- **TASK BRIEF**:
Would you please retype, exactly, the lines of the listing below between the line with "The following lists" and the line with "### Flow results", inclusive?

* * * * * * *

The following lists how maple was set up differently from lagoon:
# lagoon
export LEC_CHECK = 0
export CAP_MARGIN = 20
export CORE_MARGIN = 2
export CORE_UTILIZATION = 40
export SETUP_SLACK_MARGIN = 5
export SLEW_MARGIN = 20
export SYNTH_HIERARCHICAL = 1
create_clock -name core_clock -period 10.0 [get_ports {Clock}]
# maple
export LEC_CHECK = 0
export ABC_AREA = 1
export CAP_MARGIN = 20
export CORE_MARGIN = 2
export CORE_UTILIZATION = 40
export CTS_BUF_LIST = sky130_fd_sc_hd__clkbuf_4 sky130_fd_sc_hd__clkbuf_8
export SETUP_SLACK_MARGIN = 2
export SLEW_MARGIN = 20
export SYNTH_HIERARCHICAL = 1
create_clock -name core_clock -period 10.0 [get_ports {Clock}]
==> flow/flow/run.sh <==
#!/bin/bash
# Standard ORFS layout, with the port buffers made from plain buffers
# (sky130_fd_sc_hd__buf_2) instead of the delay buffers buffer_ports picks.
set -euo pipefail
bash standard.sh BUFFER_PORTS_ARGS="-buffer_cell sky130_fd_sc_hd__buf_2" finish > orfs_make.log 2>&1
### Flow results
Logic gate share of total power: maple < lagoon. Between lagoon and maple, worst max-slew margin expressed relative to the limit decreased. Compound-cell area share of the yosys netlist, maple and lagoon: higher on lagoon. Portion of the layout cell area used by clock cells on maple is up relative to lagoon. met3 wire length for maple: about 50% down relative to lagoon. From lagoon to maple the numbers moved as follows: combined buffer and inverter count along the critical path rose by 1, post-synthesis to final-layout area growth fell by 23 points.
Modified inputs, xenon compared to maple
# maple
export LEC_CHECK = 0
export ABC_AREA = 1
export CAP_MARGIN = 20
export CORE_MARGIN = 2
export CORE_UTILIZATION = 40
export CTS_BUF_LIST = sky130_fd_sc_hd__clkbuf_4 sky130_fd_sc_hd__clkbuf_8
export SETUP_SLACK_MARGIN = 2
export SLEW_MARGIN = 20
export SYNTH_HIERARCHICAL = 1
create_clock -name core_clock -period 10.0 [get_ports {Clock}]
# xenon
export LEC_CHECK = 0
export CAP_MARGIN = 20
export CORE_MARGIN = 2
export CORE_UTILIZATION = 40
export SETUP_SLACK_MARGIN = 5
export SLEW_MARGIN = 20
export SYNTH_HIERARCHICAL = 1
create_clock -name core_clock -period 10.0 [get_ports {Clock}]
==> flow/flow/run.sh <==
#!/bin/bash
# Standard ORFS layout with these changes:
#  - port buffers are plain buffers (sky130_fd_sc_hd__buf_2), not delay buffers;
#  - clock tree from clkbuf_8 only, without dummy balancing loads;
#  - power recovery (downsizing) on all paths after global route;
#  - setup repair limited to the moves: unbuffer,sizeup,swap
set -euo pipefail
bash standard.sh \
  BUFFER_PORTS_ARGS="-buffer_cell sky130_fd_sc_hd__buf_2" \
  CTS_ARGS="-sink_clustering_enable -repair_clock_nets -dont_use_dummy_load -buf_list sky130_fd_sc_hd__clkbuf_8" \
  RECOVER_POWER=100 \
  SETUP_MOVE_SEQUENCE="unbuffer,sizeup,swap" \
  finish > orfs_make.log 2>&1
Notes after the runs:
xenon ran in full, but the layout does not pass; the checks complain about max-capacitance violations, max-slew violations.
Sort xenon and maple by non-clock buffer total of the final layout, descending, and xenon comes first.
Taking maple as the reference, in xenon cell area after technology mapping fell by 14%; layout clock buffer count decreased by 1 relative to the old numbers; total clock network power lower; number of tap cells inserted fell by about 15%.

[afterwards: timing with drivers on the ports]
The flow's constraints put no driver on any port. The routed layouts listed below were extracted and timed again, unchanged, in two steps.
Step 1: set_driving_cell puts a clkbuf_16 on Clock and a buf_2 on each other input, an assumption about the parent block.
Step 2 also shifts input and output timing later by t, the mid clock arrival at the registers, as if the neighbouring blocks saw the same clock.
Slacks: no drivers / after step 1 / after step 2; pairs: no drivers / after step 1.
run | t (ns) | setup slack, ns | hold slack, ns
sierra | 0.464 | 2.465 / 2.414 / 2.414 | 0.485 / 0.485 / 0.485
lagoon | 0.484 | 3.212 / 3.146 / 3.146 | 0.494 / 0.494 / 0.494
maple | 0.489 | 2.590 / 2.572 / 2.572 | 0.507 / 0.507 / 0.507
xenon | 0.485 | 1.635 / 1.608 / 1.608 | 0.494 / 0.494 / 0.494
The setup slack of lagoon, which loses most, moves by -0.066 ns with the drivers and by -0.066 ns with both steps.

* * * * * * *

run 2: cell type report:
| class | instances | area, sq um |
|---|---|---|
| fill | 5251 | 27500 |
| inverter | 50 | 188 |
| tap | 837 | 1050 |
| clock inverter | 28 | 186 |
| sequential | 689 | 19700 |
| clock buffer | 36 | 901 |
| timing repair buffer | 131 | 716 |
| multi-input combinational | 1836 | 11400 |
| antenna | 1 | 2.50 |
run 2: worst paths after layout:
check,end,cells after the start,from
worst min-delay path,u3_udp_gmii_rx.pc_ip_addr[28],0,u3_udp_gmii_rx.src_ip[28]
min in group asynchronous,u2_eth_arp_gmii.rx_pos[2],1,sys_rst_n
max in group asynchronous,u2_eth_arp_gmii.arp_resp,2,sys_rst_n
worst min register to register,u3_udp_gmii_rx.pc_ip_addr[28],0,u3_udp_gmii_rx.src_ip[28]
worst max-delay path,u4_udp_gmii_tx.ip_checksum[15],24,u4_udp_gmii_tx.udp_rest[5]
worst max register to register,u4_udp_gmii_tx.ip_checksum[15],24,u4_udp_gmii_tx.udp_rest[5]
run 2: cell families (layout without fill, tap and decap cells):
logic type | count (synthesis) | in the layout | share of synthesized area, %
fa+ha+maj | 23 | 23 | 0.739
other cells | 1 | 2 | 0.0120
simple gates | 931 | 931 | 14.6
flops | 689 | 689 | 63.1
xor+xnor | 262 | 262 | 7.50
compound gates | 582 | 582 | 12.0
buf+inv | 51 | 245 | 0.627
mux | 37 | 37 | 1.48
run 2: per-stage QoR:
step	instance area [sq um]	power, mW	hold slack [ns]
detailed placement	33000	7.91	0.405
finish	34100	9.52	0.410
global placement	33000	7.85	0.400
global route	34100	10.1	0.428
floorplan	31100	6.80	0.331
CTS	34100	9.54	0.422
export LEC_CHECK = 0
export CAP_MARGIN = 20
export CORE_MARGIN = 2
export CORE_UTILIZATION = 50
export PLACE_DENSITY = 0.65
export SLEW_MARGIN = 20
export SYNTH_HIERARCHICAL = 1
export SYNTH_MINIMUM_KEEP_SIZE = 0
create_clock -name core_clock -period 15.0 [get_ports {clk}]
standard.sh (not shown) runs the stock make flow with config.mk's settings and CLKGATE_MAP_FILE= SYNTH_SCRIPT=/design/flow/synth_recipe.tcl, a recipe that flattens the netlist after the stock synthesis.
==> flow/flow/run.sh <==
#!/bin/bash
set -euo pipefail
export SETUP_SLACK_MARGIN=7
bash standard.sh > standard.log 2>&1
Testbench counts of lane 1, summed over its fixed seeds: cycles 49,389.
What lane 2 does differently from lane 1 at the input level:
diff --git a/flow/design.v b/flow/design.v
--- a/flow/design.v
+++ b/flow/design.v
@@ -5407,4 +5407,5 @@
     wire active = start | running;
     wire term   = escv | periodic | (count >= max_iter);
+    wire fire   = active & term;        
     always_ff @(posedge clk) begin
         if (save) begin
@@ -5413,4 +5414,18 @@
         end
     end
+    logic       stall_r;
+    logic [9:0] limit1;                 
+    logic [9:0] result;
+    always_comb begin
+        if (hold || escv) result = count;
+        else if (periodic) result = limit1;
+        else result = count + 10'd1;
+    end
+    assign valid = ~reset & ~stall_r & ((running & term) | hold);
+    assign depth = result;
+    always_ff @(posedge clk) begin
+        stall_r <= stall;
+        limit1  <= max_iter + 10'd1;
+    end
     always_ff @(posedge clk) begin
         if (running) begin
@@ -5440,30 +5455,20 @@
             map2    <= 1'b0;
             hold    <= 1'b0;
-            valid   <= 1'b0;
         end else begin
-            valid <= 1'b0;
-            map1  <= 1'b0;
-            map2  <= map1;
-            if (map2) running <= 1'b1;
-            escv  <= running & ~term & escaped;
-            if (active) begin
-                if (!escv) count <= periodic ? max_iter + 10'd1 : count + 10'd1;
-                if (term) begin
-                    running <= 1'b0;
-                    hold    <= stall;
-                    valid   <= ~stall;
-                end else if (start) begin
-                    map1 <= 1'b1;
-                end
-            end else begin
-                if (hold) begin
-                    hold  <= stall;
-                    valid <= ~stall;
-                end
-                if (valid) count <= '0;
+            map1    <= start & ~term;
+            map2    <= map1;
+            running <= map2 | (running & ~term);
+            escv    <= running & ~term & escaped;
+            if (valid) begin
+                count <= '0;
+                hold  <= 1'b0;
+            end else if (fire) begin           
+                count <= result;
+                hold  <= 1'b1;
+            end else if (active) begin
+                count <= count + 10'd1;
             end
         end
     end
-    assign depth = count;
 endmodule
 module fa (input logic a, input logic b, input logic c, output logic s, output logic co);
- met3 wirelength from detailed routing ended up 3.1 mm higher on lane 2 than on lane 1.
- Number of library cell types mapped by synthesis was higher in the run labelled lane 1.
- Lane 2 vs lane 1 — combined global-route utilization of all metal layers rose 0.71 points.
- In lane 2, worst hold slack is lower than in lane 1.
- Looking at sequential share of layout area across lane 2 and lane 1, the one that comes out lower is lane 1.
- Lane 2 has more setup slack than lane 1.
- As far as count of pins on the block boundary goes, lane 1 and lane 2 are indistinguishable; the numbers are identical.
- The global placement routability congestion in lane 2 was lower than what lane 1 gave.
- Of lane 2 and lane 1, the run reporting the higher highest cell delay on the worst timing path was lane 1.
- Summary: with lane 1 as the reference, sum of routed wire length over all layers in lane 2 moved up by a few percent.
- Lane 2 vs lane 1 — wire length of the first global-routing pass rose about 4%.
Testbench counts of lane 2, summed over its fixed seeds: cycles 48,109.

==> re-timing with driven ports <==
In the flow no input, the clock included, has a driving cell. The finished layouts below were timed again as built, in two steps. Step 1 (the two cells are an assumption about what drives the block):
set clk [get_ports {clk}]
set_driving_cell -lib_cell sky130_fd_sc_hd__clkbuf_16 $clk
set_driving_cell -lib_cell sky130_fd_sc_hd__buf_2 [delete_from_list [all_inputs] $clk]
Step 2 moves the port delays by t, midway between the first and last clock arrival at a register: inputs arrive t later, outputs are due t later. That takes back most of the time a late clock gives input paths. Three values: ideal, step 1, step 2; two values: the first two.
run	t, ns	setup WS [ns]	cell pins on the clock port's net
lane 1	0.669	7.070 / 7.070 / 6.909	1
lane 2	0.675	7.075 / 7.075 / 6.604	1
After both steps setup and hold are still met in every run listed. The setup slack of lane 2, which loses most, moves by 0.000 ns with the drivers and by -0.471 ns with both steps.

* * * * * * *

- **ANSWER**:
The following lists how maple was set up differently from lagoon:
# lagoon
export LEC_CHECK = 0
export CAP_MARGIN = 20
export CORE_MARGIN = 2
export CORE_UTILIZATION = 40
export SETUP_SLACK_MARGIN = 5
export SLEW_MARGIN = 20
export SYNTH_HIERARCHICAL = 1
create_clock -name core_clock -period 10.0 [get_ports {Clock}]
# maple
export LEC_CHECK = 0
export ABC_AREA = 1
export CAP_MARGIN = 20
export CORE_MARGIN = 2
export CORE_UTILIZATION = 40
export CTS_BUF_LIST = sky130_fd_sc_hd__clkbuf_4 sky130_fd_sc_hd__clkbuf_8
export SETUP_SLACK_MARGIN = 2
export SLEW_MARGIN = 20
export SYNTH_HIERARCHICAL = 1
create_clock -name core_clock -period 10.0 [get_ports {Clock}]
==> flow/flow/run.sh <==
#!/bin/bash
# Standard ORFS layout, with the port buffers made from plain buffers
# (sky130_fd_sc_hd__buf_2) instead of the delay buffers buffer_ports picks.
set -euo pipefail
bash standard.sh BUFFER_PORTS_ARGS="-buffer_cell sky130_fd_sc_hd__buf_2" finish > orfs_make.log 2>&1
### Flow results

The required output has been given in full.